**PROBLEM:** Your answer should be every line of the records that contains the word "wire", copied as it stands.

**RECORD SET:**

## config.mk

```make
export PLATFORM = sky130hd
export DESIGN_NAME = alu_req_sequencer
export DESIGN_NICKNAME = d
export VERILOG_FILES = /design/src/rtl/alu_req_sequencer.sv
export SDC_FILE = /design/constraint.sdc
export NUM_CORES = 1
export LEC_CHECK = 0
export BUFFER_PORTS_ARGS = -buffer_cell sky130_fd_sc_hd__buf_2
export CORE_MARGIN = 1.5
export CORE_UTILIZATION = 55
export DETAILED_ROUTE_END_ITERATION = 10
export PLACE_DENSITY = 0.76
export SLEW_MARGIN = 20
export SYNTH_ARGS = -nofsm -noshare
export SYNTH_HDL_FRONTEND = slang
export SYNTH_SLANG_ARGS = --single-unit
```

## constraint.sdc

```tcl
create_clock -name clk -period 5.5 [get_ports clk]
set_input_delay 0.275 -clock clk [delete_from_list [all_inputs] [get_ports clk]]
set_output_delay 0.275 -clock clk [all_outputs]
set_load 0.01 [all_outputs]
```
* * *
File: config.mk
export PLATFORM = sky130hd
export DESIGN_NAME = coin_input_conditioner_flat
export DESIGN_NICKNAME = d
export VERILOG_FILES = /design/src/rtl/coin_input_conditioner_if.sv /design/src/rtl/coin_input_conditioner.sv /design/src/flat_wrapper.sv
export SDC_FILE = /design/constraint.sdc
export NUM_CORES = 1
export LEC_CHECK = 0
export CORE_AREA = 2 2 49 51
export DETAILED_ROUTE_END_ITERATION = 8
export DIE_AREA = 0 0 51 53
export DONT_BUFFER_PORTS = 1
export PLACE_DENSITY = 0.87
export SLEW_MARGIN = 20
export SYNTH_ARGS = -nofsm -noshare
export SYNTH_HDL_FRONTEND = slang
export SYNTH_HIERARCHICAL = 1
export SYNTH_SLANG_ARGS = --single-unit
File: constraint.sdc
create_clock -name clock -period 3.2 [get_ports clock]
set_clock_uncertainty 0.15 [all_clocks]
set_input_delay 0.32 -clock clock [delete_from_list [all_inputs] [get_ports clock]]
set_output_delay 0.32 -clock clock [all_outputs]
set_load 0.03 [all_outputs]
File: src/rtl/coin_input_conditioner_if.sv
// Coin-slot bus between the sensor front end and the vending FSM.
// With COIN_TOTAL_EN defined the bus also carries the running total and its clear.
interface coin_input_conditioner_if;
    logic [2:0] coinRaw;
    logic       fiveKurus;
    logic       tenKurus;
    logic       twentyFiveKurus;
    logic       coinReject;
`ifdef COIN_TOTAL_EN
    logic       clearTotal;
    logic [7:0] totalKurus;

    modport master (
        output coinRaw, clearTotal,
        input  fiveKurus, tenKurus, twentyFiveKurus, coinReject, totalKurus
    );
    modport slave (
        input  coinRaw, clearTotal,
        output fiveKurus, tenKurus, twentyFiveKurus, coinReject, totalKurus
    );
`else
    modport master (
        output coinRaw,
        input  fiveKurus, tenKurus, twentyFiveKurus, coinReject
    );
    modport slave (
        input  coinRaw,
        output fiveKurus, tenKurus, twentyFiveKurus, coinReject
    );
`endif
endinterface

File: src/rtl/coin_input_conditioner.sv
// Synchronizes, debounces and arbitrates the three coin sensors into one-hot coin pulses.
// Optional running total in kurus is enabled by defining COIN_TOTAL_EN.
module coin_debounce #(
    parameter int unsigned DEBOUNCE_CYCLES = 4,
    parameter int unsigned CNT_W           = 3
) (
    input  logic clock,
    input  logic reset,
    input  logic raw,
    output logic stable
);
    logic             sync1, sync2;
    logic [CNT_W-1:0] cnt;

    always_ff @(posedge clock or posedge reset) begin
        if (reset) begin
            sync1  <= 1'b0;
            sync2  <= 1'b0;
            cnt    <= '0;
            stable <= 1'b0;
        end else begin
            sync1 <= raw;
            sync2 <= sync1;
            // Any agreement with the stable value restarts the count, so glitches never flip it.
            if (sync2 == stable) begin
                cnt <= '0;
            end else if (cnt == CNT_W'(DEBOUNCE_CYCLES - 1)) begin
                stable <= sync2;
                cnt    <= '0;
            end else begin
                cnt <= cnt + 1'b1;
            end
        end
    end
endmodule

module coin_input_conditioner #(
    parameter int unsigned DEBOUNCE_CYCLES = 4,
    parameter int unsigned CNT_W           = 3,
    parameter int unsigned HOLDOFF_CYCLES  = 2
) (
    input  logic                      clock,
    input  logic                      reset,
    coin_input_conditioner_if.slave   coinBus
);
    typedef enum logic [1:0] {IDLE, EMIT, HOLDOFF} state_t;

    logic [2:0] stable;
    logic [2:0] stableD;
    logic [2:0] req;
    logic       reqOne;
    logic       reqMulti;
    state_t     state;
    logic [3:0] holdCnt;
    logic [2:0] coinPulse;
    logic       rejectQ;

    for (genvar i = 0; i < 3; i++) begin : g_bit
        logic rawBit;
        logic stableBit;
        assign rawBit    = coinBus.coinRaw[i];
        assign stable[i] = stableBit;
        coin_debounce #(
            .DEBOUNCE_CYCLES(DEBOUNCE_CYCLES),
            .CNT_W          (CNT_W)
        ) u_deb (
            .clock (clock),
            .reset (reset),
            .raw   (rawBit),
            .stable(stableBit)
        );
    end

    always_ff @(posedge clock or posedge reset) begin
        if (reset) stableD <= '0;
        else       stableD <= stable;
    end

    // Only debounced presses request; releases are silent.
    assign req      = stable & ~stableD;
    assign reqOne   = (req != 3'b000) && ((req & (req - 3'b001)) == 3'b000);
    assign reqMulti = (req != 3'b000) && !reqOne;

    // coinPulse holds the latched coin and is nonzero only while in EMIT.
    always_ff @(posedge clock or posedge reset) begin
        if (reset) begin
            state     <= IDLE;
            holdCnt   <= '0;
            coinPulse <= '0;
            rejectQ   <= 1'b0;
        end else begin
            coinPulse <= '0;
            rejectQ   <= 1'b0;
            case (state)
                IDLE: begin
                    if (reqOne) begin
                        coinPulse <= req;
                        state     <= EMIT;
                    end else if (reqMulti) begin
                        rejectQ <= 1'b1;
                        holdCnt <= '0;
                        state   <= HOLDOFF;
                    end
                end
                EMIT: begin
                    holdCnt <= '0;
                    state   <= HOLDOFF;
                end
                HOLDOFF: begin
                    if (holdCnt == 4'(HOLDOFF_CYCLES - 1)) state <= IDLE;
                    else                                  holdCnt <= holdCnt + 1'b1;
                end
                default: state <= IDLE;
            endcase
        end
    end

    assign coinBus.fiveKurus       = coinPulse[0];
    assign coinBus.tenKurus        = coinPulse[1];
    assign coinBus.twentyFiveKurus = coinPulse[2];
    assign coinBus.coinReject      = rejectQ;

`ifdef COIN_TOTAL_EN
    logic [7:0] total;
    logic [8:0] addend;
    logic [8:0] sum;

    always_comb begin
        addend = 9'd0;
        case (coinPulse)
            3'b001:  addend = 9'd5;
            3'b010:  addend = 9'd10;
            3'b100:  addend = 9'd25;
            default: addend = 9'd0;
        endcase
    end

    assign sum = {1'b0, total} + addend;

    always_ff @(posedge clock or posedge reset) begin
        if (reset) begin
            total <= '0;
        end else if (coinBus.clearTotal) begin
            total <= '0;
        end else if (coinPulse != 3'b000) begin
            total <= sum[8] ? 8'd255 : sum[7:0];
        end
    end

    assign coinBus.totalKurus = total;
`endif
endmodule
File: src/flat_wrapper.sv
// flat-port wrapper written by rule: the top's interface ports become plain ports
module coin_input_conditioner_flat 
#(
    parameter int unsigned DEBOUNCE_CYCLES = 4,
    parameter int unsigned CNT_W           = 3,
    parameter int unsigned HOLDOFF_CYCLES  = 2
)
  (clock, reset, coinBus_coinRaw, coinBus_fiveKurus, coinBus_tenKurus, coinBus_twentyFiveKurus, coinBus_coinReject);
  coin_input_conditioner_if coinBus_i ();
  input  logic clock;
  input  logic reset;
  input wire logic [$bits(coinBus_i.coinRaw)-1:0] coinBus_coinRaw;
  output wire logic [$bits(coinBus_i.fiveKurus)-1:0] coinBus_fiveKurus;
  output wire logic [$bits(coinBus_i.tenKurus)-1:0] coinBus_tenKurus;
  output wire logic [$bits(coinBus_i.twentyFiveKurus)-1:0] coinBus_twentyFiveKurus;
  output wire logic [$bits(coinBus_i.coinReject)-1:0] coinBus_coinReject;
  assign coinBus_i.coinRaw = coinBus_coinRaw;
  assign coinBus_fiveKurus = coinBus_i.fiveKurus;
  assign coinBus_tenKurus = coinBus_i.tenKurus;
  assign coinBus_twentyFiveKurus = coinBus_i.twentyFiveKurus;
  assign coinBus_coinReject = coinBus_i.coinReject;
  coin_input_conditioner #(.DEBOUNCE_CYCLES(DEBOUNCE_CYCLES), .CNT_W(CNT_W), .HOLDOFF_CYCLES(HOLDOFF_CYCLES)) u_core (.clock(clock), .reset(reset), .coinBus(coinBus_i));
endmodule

**REPLY TO THE EXERCISE:**
  input wire logic [$bits(coinBus_i.coinRaw)-1:0] coinBus_coinRaw;
  output wire logic [$bits(coinBus_i.fiveKurus)-1:0] coinBus_fiveKurus;
  output wire logic [$bits(coinBus_i.tenKurus)-1:0] coinBus_tenKurus;
  output wire logic [$bits(coinBus_i.twentyFiveKurus)-1:0] coinBus_twentyFiveKurus;
  output wire logic [$bits(coinBus_i.coinReject)-1:0] coinBus_coinReject;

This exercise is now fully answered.